Initial evaluation results:
theta1                 -4.14
theta2                  2.59
theta3                 -3.12
theta4                 -3.33
theta5                 -3.12
theta6                 -2.74
precision_interval__   -1.39
y_zero                  -inf
y_one                  -0.00
y_beta                  -inf
Name: Log-probability of test_point, dtype: float64

I believe I am missing something very minor here. Could you please help with this?

Thanks again for the help so far!

That could be precision issues. Try to parametrize the probabilities on the logit scale and pass logit_p directly to Bernoulli. You may also consider updating from pymc3 to newer versions of pymc > 5.0, as there have been many improvements in stability and model debugging.

1 Like

Thanks for the help again! I tinkered with the data generated and changed the Bernoulli distributions to have logit_p parameterization. The sampling is working I believe but when I attempt to plot the trace using Arviz it complains that the sampling has only generated a single or a finite number of values

The code:

PI_0 = pm.Deterministic("PI_0", theta3 + theta4 * v)
PI_1 = pm.Deterministic("PI_1", theta5 + theta6 * v)
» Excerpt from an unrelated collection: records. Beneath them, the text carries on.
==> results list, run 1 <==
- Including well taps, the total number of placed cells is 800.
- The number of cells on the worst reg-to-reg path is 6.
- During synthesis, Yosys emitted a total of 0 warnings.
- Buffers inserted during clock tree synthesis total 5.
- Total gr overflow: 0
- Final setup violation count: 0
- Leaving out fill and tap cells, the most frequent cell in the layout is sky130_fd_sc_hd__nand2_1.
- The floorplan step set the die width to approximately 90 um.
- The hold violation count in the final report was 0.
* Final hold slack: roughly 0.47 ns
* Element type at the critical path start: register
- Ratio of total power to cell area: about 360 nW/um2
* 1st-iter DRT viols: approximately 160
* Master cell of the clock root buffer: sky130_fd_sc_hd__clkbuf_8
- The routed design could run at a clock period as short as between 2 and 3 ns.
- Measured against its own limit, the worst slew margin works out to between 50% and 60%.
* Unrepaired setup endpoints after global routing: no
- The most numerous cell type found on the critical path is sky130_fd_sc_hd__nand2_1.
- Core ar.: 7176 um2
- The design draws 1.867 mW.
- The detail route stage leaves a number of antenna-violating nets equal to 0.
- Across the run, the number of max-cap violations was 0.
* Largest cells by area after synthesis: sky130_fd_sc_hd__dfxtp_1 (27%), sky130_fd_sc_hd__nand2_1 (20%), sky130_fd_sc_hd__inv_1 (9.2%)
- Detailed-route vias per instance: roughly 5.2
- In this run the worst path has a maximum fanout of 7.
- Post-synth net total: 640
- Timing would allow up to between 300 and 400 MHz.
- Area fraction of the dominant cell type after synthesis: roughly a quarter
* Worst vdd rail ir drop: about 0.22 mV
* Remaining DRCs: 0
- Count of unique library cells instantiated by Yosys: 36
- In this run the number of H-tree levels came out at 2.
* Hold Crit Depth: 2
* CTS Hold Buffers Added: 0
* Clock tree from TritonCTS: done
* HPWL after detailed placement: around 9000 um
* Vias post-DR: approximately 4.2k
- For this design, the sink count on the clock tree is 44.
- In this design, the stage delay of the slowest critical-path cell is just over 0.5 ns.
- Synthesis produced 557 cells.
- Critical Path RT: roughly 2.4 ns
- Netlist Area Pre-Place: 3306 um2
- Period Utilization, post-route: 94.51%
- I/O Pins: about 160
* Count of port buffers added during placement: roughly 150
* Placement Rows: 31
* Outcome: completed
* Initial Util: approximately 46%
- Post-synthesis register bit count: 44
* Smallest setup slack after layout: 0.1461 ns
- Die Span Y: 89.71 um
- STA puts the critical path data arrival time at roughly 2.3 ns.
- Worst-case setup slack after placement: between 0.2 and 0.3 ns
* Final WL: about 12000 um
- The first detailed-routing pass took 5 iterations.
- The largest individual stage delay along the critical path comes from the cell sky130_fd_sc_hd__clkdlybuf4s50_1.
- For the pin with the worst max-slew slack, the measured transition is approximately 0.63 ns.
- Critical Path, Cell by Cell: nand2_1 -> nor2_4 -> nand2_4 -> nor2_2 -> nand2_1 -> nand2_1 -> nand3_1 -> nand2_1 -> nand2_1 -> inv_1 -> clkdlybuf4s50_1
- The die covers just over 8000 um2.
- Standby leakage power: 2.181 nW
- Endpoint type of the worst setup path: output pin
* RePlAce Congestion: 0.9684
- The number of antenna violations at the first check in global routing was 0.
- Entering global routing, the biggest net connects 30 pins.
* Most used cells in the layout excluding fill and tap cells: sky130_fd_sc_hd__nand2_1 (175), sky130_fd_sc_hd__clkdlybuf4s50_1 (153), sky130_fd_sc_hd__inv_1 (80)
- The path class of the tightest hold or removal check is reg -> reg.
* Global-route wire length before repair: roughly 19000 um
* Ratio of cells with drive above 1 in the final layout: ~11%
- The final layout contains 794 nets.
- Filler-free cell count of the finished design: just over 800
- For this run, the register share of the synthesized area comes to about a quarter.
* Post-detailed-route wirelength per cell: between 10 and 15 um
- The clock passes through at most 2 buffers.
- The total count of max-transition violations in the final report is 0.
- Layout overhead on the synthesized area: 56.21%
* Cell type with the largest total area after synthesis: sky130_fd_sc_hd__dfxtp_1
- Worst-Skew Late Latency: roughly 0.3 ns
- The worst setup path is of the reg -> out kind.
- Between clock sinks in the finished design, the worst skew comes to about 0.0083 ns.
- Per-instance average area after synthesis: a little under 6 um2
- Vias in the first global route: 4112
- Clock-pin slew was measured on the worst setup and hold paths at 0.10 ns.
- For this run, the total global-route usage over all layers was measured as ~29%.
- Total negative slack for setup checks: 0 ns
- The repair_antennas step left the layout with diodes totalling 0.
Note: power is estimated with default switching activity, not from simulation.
File: config.mk
export PLATFORM = sky130hd
export DESIGN_NAME = hex_display_ctrl
export DESIGN_NICKNAME = d
export VERILOG_FILES = /design/src/rtl/hex_display_ctrl.sv
export SDC_FILE = /design/constraint.sdc
export NUM_CORES = 1
export LEC_CHECK = 0
export ABC_AREA = 1
export CAP_MARGIN = 20
export CORE_MARGIN = 2
export CORE_UTILIZATION = 40
export DETAILED_ROUTE_END_ITERATION = 10
export DONT_BUFFER_PORTS = 1
export PLACE_DENSITY_LB_ADDON = 0.3
export SYNTH_ARGS = -nofsm -noshare
export SYNTH_HDL_FRONTEND = slang
export SYNTH_SLANG_ARGS = --single-unit
File: constraint.sdc
create_clock -name clk -period 1.6 [get_ports clk]
set_clock_uncertainty 0.1 [all_clocks]
set_input_delay 0.24 -clock clk [delete_from_list [all_inputs] [get_ports clk]]
set_output_delay 0.24 -clock clk [all_outputs]
set_load 0.02 [all_outputs]
File: src/rtl/hex_display_ctrl.sv
// rtl/hex_display_ctrl.sv - scrolling multi-digit hex driver for active-low 7-segment displays
module hex_display_ctrl #(
    parameter int N_DIGITS  = 4,
    parameter int BLINK_DIV = 25_000_000
) (
    input  logic                  clk,
    input  logic                  rst_n,
    input  logic [3:0]            nibble_in,
    input  logic                  shift_en,
    input  logic                  clear,
    input  logic                  lz_en,
    input  logic [N_DIGITS-1:0]   blink_mask,
    output logic [7*N_DIGITS-1:0] seg_out,
    output logic [3:0]            digits_loaded
);

    localparam int             CW       = (BLINK_DIV > 2) ? $clog2(BLINK_DIV) : 1;
    localparam logic [CW-1:0]  CNT_MAX  = CW'(BLINK_DIV - 1);
    localparam logic [3:0]     LOAD_MAX = 4'(N_DIGITS);
    localparam logic [6:0]     BLANK    = 7'b1111111;

    logic [N_DIGITS-1:0][3:0] dig_q, dig_d;
    logic [3:0]               loaded_q, loaded_d;
    logic [CW-1:0]            cnt_q, cnt_d;
    logic                     phase_q, phase_d;
    logic [7*N_DIGITS-1:0]    seg_q, seg_d;
    logic                     nz;

    function automatic logic [6:0] encode(input logic [3:0] v);
        case (v)
            4'h0: encode = 7'b1000000;
            4'h1: encode = 7'b1111001;
            4'h2: encode = 7'b0100100;
            4'h3: encode = 7'b0110000;
            4'h4: encode = 7'b0011001;
            4'h5: encode = 7'b0010010;
            4'h6: encode = 7'b0000010;
            4'h7: encode = 7'b1111000;
            4'h8: encode = 7'b0000000;
            4'h9: encode = 7'b0010000;
            4'hA: encode = 7'b0001000;
            4'hB: encode = 7'b0000011;
            4'hC: encode = 7'b1000110;
            4'hD: encode = 7'b0100001;
            4'hE: encode = 7'b0000110;
            default: encode = 7'b0001110;
        endcase
    endfunction

    // Clear is applied first so a simultaneous shift lands on an empty buffer.
    always_comb begin
        dig_d    = dig_q;
        loaded_d = loaded_q;
        if (clear) begin
            dig_d    = '0;
            loaded_d = '0;
        end
        if (shift_en) begin
            for (int i = N_DIGITS - 1; i > 0; i--) begin
                dig_d[i] = dig_d[i-1];
            end
            dig_d[0] = nibble_in;
            loaded_d = (loaded_d < LOAD_MAX) ? loaded_d + 4'd1 : LOAD_MAX;
        end
    end

    always_comb begin
        cnt_d   = cnt_q + 1'b1;
        phase_d = phase_q;
        if (cnt_q == CNT_MAX) begin
            cnt_d   = '0;
            phase_d = ~phase_q;
        end
    end

    // nz accumulates from the top digit down: a digit is a leading zero when it and everything above it is zero.
    always_comb begin
        seg_d = '1;
        nz    = 1'b0;
        for (int i = N_DIGITS - 1; i >= 0; i--) begin
            nz = nz | (|dig_q[i]);
            if (!phase_q && blink_mask[i]) begin
                seg_d[7*i +: 7] = BLANK;
            end else if (lz_en && (i > 0) && !nz) begin
                seg_d[7*i +: 7] = BLANK;
            end else begin
                seg_d[7*i +: 7] = encode(dig_q[i]);
            end
        end
    end

    always_ff @(posedge clk) begin
        if (!rst_n) begin
            dig_q    <= '0;
            loaded_q <= '0;
            cnt_q    <= '0;
            phase_q  <= 1'b1;
            seg_q    <= '1;
        end else begin
            dig_q    <= dig_d;
            loaded_q <= loaded_d;
            cnt_q    <= cnt_d;
            phase_q  <= phase_d;
            seg_q    <= seg_d;
        end
    end

    assign seg_out       = seg_q;
    assign digits_loaded = loaded_q;

endmodule
===== config.mk =====
export PLATFORM = sky130hd
export DESIGN_NAME = uart_tx_byte
export DESIGN_NICKNAME = d
export VERILOG_FILES = /design/src/rtl/uart_tx_byte.sv
export SDC_FILE = /design/constraint.sdc
export NUM_CORES = 1
export LEC_CHECK = 0
export ABC_AREA = 1
export ABC_CLOCK_PERIOD_IN_PS = 1400
export BUFFER_PORTS_ARGS = -buffer_cell sky130_fd_sc_hd__buf_2
export CORE_UTILIZATION = 45
export CTS_CLUSTER_DIAMETER = 120
export DETAILED_ROUTE_END_ITERATION = 12
export GPL_TIMING_DRIVEN = 1
export PLACE_DENSITY = 0.7
export SKIP_CTS_REPAIR_TIMING = 1
export SYNTH_ARGS = -nofsm -noshare
export SYNTH_HDL_FRONTEND = slang
export SYNTH_SLANG_ARGS = --single-unit
export TNS_END_PERCENT = 30

===== constraint.sdc =====
create_clock -name FPGA_CLK -period 1.4 [get_ports FPGA_CLK]
set_input_delay 0.07 -clock FPGA_CLK [delete_from_list [all_inputs] [get_ports FPGA_CLK]]
set_output_delay 0.07 -clock FPGA_CLK [all_outputs]
set_load 0.005 [all_outputs]

===== src/rtl/uart_tx_byte.sv =====
// Byte-wide 8N1 UART transmitter with a valid/ready byte interface and registered outputs.
// Define UART_TX_PARITY_EN to insert an even-parity bit between the data bits and the stop bit.
module uart_tx_byte #(
    parameter int CLKS_PER_BIT = 217,
    parameter int CNT_W        = 16
) (
    input  logic       FPGA_CLK,
    input  logic       RST_N,
    input  logic [7:0] TX_DATA,
    input  logic       TX_VALID,
    output logic       TX_READY,
    output logic       TX_DONE,
    output logic       TX_BUSY,
    output logic       UART_TXD
);

`ifdef UART_TX_PARITY_EN
    typedef enum logic [2:0] {
        S_IDLE,
        S_START,
        S_DATA,
        S_PARITY,
        S_STOP
    } state_t;
`else
    typedef enum logic [2:0] {
        S_IDLE,
        S_START,
        S_DATA,
        S_STOP
    } state_t;
`endif

    localparam logic [CNT_W-1:0] CNT_LAST = CNT_W'(CLKS_PER_BIT - 1);

    state_t           state_q, state_d;
    logic [CNT_W-1:0] cnt_q, cnt_d;
    logic [2:0]       idx_q, idx_d;
    logic [7:0]       shift_q, shift_d;
    logic             txd_q, txd_d;
    logic             ready_q, ready_d;
    logic             busy_q, busy_d;
    logic             done_q, done_d;
`ifdef UART_TX_PARITY_EN
    logic             parity_q, parity_d;
`endif
    logic             bit_end;

    assign bit_end = (cnt_q == CNT_LAST);

    always_comb begin
        state_d = state_q;
        cnt_d   = cnt_q;
        idx_d   = idx_q;
        shift_d = shift_q;
        txd_d   = txd_q;
        ready_d = ready_q;
        busy_d  = busy_q;
        done_d  = 1'b0;
`ifdef UART_TX_PARITY_EN
        parity_d = parity_q;
`endif
        case (state_q)
            S_IDLE: begin
                cnt_d = '0;
                idx_d = '0;
                txd_d = 1'b1;
                if (TX_VALID && ready_q) begin
                    state_d = S_START;
                    shift_d = TX_DATA;
`ifdef UART_TX_PARITY_EN
                    parity_d = ^TX_DATA;
`endif
                    ready_d = 1'b0;
                    busy_d  = 1'b1;
                    txd_d   = 1'b0;
                end
            end
            S_START: begin
                cnt_d = bit_end ? '0 : cnt_q + CNT_W'(1);
                if (bit_end) begin
                    state_d = S_DATA;
                    idx_d   = '0;
                    txd_d   = shift_q[0];
                end
            end
            S_DATA: begin
                cnt_d = bit_end ? '0 : cnt_q + CNT_W'(1);
                if (bit_end) begin
                    shift_d = shift_q >> 1;
                    if (idx_q == 3'd7) begin
`ifdef UART_TX_PARITY_EN
                        state_d = S_PARITY;
                        txd_d   = parity_q;
`else
                        state_d = S_STOP;
                        txd_d   = 1'b1;
`endif
                    end else begin
                        idx_d = idx_q + 3'd1;
                        txd_d = shift_q[1];
                    end
                end
            end
`ifdef UART_TX_PARITY_EN
            S_PARITY: begin
                cnt_d = bit_end ? '0 : cnt_q + CNT_W'(1);
                if (bit_end) begin
                    state_d = S_STOP;
                    txd_d   = 1'b1;
                end
            end
`endif
            S_STOP: begin
                cnt_d = bit_end ? '0 : cnt_q + CNT_W'(1);
                // Returning to IDLE raises READY together with DONE, so a held VALID
                // transfers on the very next edge, leaving exactly one idle-high cycle.
                if (bit_end) begin
                    state_d = S_IDLE;
                    done_d  = 1'b1;
                    ready_d = 1'b1;
                    busy_d  = 1'b0;
                    txd_d   = 1'b1;
                end
            end
            default: begin
                state_d = S_IDLE;
                cnt_d   = '0;
                idx_d   = '0;
                txd_d   = 1'b1;
                ready_d = 1'b1;
                busy_d  = 1'b0;
            end
        endcase
    end

    always_ff @(posedge FPGA_CLK or negedge RST_N) begin
        if (!RST_N) begin
            state_q <= S_IDLE;
            cnt_q   <= '0;
            idx_q   <= '0;
            shift_q <= '0;
            txd_q   <= 1'b1;
            ready_q <= 1'b1;
            busy_q  <= 1'b0;
            done_q  <= 1'b0;
`ifdef UART_TX_PARITY_EN
            parity_q <= 1'b0;
`endif
        end else begin
            state_q <= state_d;
            cnt_q   <= cnt_d;
            idx_q   <= idx_d;
            shift_q <= shift_d;
            txd_q   <= txd_d;
            ready_q <= ready_d;
            busy_q  <= busy_d;
            done_q  <= done_d;
`ifdef UART_TX_PARITY_EN
            parity_q <= parity_d;
`endif
        end
    end

    assign UART_TXD = txd_q;
    assign TX_READY = ready_q;
    assign TX_BUSY  = busy_q;
    assign TX_DONE  = done_q;

endmodule


==> flow_summary.yaml, run 1 <==
outcome:
  status: "finished, violations left"
  failed_checks: "negative setup slack"
global_route:
  grt-ovfl-total: 0
  grt_pass1_wl_um: 6223
  grt_start_max_net_pins: 34
  grt_usage_pct: 19.74
  grt_pass1_vias: 1488
  antenna_found_initial: 0
clock_network:
  cts_tree: "done"
  cts.sink_count: 33
  cts_made_buffers: 5
  root_buffer: "clkbuf_8"
  clock_latency_ps: 290
  cts_max_path_buffers: 2
  path_clk_slew_ps: 60
  htree_levels: 2
logic_synthesis:
  synth_ff_type: "dfrtp_1"
  synth-adder-area-share_pct: 6.761
  syn_inst: 213
  synthSimpleGateAreaFrac_pct: 28.40
  yosysUniqueCellTypes: 28
  yosys_warnings: 0
  yosysMostFrequentCell: "nand2_1"
  ys_top_cells_by_count: "39 x nand2_1, 35 x nor2_1, 31 x dfrtp_1"
  synth_top_area_share_pct: 41.92
  synth-edff-count: 0
  syn_area_um2: 1851
  syn_avg_cell_area_um2: 8.688
  ys_ff_latch: 33
  synth_mux_area_share_pct: 3.245
  synth-compound-area-share_pct: 7.978
  yosys.area.top_type: "dfrtp_1"
  synth_top_family_by_area: "simple AND/OR/NAND/NOR gates"
  synthArstFlopShare_pct: 100.0
  synthTopCellsByArea: "dfrtp_1 42%, nand2_1 7.9%, nor2_1 7.1%"
  syn_nets: 234
  ys_seq_area_share_pct: 44.76
  synth_xor_area_share_pct: 3.313
sta:
  setup_ws_ps: -74.67
  holdWs_ps: 29.68
  slew_headroom_pct: 72.42
  min_period_over_period_pct: 105.3
  final-hold-violation-count: 0
  post-route-min-period_ps: 1475
  rsz0062_at_grt: "true"
  clock_skew_ps: 3.188
  worst_pin_slew_ps: 413.7
  max_freq_ghz: 0.6781
  setup_violations: 11
  slew_violations: 0
setup_path:
  crit_path_max_fanout: 4
  arrival_ps: 1690
  startpoint_type: "flop"
  critPathKind: "reg2reg"
  setup.worst_path.end_class: "flop"
  cp_data_required_time_ps: 1620
route:
  finalWirelength_um: 4012
  drt_first_pass_iters: 4
  ant_nets: 0
  avgRoutedWirePerCell_um: 12.78
  via_per_inst: 4.860
  drt_iter0_markers: 77
  drc: 0
  vias: 1526
finish:
  fill_cells: 320
  fin_nets: 286
  layout-drive-gt1-share_pct: 43.98
  post-route-util_pct: 65.45
  design_area_um2: 2486
  area_growth_pct: 34.35
  insertedDiodeCount: 0
die:
  ios: 15
  start_util_pct: 48.72
  dieArea_um2: 4373
  core_area_um2: 3799
  fp.dieH_um: 66.13
  rows: 22
  die_w_um: 66.13
power_and_ir_drop:
  ir_worst_vdd_uv: 525.8
  power.leakage_nw: 1.140
  powerDensity_nw_per_um2: 703.0
hold_path:
  holdCritPathClass: "in2reg"
place:
  numPortBuffers: 14
  placed_cell_area_um2: 2212
  dp_hpwl_um: 2706
  gp_congestion: 0.8246
run:
  cap_violations: 0
## path summary, 6_finish.rpt
kind / startpoint / to / slack (ps) / cells past startpoint
setup / recovery: state_q[1] / UART_TXD / -70 / 7
max in group asynchronous: RST_N / UART_TXD / 740 / 3
setup reg to reg: state_q[1] / UART_TXD / -70 / 7
hold reg to reg: TX_READY / TX_READY / 490 / 2
min in group asynchronous: RST_N / cnt_q[11] / 330 / 3
hold / removal: TX_DATA[7] / shift_q[7] / 30 / 3
## worst max-delay path: stages, from the launching register on
cell,delay (ps)
dfrtp_1,420
inv_2,100
ha_4,170
or2_4,250
o21ai_4,170
buf_6,130
nor2_1,40
a21oi_1,130
## stage by stage
step | setup slack [ps] | setup TNS (ps) | instances | total power, mW
2_1_floorplan | -27.85 | -116.8 | 213 | 0.9799
3_3_place_gp | -54.72 | -541.0 | 303 | 1.014
3_5_place_dp | -121.6 | -1307 | 303 | 1.015
4_1_cts | -136.6 | -1661 | 311 | 1.773
5_1_grt | -126.4 | -1451 | 314 | 1.824
6_report | -74.67 | -266.8 | 314 | 1.748
## logic make-up (layout without fill, tap and decap cells)
logic type | Yosys count | after routing
compound gates | 22 | 22
simple gates | 110 | 111
flops | 33 | 33
xor+xnor | 7 | 7
mux | 6 | 6
fa+ha+maj | 10 | 10
buf+inv | 25 | 77
## flip-flops by register name, summed over array words and instances (netlist names)
| register | count |
|---|---|
| cnt_q | 16 |
| shift_q | 8 |
| idx_q | 3 |
| state_q | 2 |
| TX_BUSY | 1 |
| TX_DONE | 1 |
| TX_READY | 1 |
| UART_TXD | 1 |
## layer usage
| layer | global-route usage, % | wire length, um | vias to the layer above |
|---|---|---|---|
| li1 | - | - | 786 |
| met3 | 4.655 | 95 | 10 |
| met4 | 10.90 | 102 | 0 |
| met5 | 0 | 0 | - |
| met2 | 34.57 | 2127 | 17 |
| met1 | 21.77 | 1687 | 713 |
## where the power goes
group	internal, mW	switching, mW
clock	0.401	0.349
combinational	0.0168	0.0271
sequential	0.954	0
total	1.37	0.376
## layout by cell type, fill, tap and decap left out, types with 3 or more instances in the layout
cell type | netlist | routed
nor2_4 | 2 | 3
nand3_1 | 10 | 8
nand2_1 | 39 | 28
nand4_1 | 3 | 3
inv_2 | 5 | 7
ha_2 | 0 | 3
ha_1 | 10 | 3
buf_2 | 1 | 14
o21ai_2 | 9 | 9
a21oi_1 | 5 | 3
dfrtp_1 | 31 | 30
nor2_1 | 35 | 33
nand2_2 | 6 | 16
buf_4 | 0 | 31
xor2_1 | 7 | 7
ha_4 | 0 | 4
mux2i_1 | 6 | 6
o21ai_1 | 6 | 5
inv_1 | 17 | 14
nand2_4 | 2 | 3
clkbuf_8 | 0 | 6
## final cells by class
class	count	area, um2	area share (%)
clock buffers	8	90.09	3.624
inverters	22	85.08	3.422
multi-input cells	156	1097	44.14
flip-flops and latches	33	829.5	33.37
well taps	48	60.06	2.416
repair buffers	47	324.1	13.03
(Power assumes the default switching activity.)
==> run 2: changes to the inputs <==
--- a/config.mk
+++ b/config.mk
@@ -8,12 +8,12 @@
 export ABC_AREA = 1
 export ABC_CLOCK_PERIOD_IN_PS = 1400
 export BUFFER_PORTS_ARGS = -buffer_cell sky130_fd_sc_hd__buf_2
-export CORE_UTILIZATION = 45
-export CTS_CLUSTER_DIAMETER = 120
+export CORE_UTILIZATION = 52
 export DETAILED_ROUTE_END_ITERATION = 12
 export GPL_TIMING_DRIVEN = 1
-export PLACE_DENSITY = 0.7
+export PLACE_DENSITY = 0.79
 export SKIP_CTS_REPAIR_TIMING = 1
+export SKIP_LAST_GASP = 1
 export SYNTH_ARGS = -nofsm -noshare
 export SYNTH_HDL_FRONTEND = slang
 export SYNTH_SLANG_ARGS = --single-unit
==> flow_summary.yaml, run 2 (synthesized netlist as in run 1, its figures left out) <==
finish:
  fin_nets: 293
  reg_top3: "cnt_q (16), shift_q (8), idx_q (3)"
  largest_register: "cnt_q"
  insertedDiodeCount: 0
  final_cell_mix: "37 x buf_4, 32 x nor2_1, 30 x dfrtp_1"
  largest_reg_flops: 16
  area_growth_pct: 34.55
  mostFrequentLayoutCell: "buf_4"
  post-route-util_pct: 74.03
  fill_cells: 264
  layout-drive-gt1-share_pct: 45.05
clock_network:
  cts_made_buffers: 5
  cts_max_path_buffers: 2
  htree_levels: 2
  cts_tree: "done"
  path_clk_slew_ps: 100
  root_buffer: "clkbuf_4"
  cts.sink_count: 33
  clock_latency_ps: 350
run:
  cap_violations: 0
sta:
  setup_violations: 17
  post-route-min-period_ps: 1503
  worst_pin_slew_ps: 416.8
  clock_skew_ps: 7.725
  setup_ws_ps: -103.2
  slew_headroom_pct: 72.21
  final-hold-violation-count: 0
  rsz0062_at_grt: "true"
  holdWs_ps: 16.02
  slew_violations: 0
  max_freq_ghz: 0.6653
  min_period_over_period_pct: 107.4
die:
  dieArea_um2: 3801
  start_util_pct: 55.02
  rows: 21
  core_area_um2: 3363
  die_w_um: 61.66
  ios: 15
  fp.dieH_um: 61.66
setup_path:
  reg2reg_setup_slack_ps: -100
  cp_data_required_time_ps: 1640
  worstPathCellList: "inv_4 > ha_4 > buf_4 > inv_2 > or2_2 > nand4_1 > nand2_1"
  crit_slowest_cell: "dfrtp_2"
  arrival_ps: 1740
  crit_path_max_fanout: 5
  crit_family: "simple AND/OR/NAND/NOR gates"
  critPathKind: "reg2reg"
  critPathMaxStageDelay_ps: 470
  rr_startpoint: "state_q[0]"
  startpoint_type: "flop"
  setup.worst_path.end_class: "flop"
  worstRegToRegCells: 7
  r2r_end: "state_q[1]"
  cp_num_buf_inv: 3
hold_path:
  holdCritPathClass: "in2reg"
  whs_path_depth: 3
  hold_end: "shift_q[4]"
  hp-start: "TX_DATA[4]"
global_route:
  grt_usage_pct: 22.06
  grt-ovfl-total: 0
  antenna_found_initial: 0
  grt_start_max_net_pins: 34
  grt_pass1_vias: 1428
  grt_pass1_wl_um: 5920
place:
  numPortBuffers: 14
  dp_hpwl_um: 2693
  gp_congestion: 0.9212
route:
  finalWirelength_um: 4593
  via_per_inst: 5.141
  drt_first_pass_iters: 4
  drt_iter0_markers: 97
  avgRoutedWirePerCell_um: 14.40
  drc: 0
  vias: 1640
  ant_nets: 0
outcome:
  status: "finished, violations left"
  failed_checks: "negative setup slack"
power_and_ir_drop:
  powerDensity_nw_per_um2: 635.9
  ir_worst_vdd_uv: 432.3
  power.leakage_nw: 1.146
y_zero = pm.Bernoulli("y_zero", logit_p=PI_0,  observed=y_zero_obs)
y_one = pm.Bernoulli("y_one", logit_p=PI_1, observed=y_one_obs)
y_beta = pm.Beta("y_beta", alpha=mu * precision, beta=(1 - mu) * precision, observed=y_beta_obs)

trace = pm.sample(1500, tune=1000, chains=3, cores=1)

The plot:

az.plot_trace(data=trace)
az.summary(trace)

The warnings:

Got error No model on context stack. trying to find log_likelihood in translation.
warnings.warn("Your data appears to have a single value or no finite values")

Since this is related to arviz, I could open a different thread if its more suitable. Thanks again for the help so far!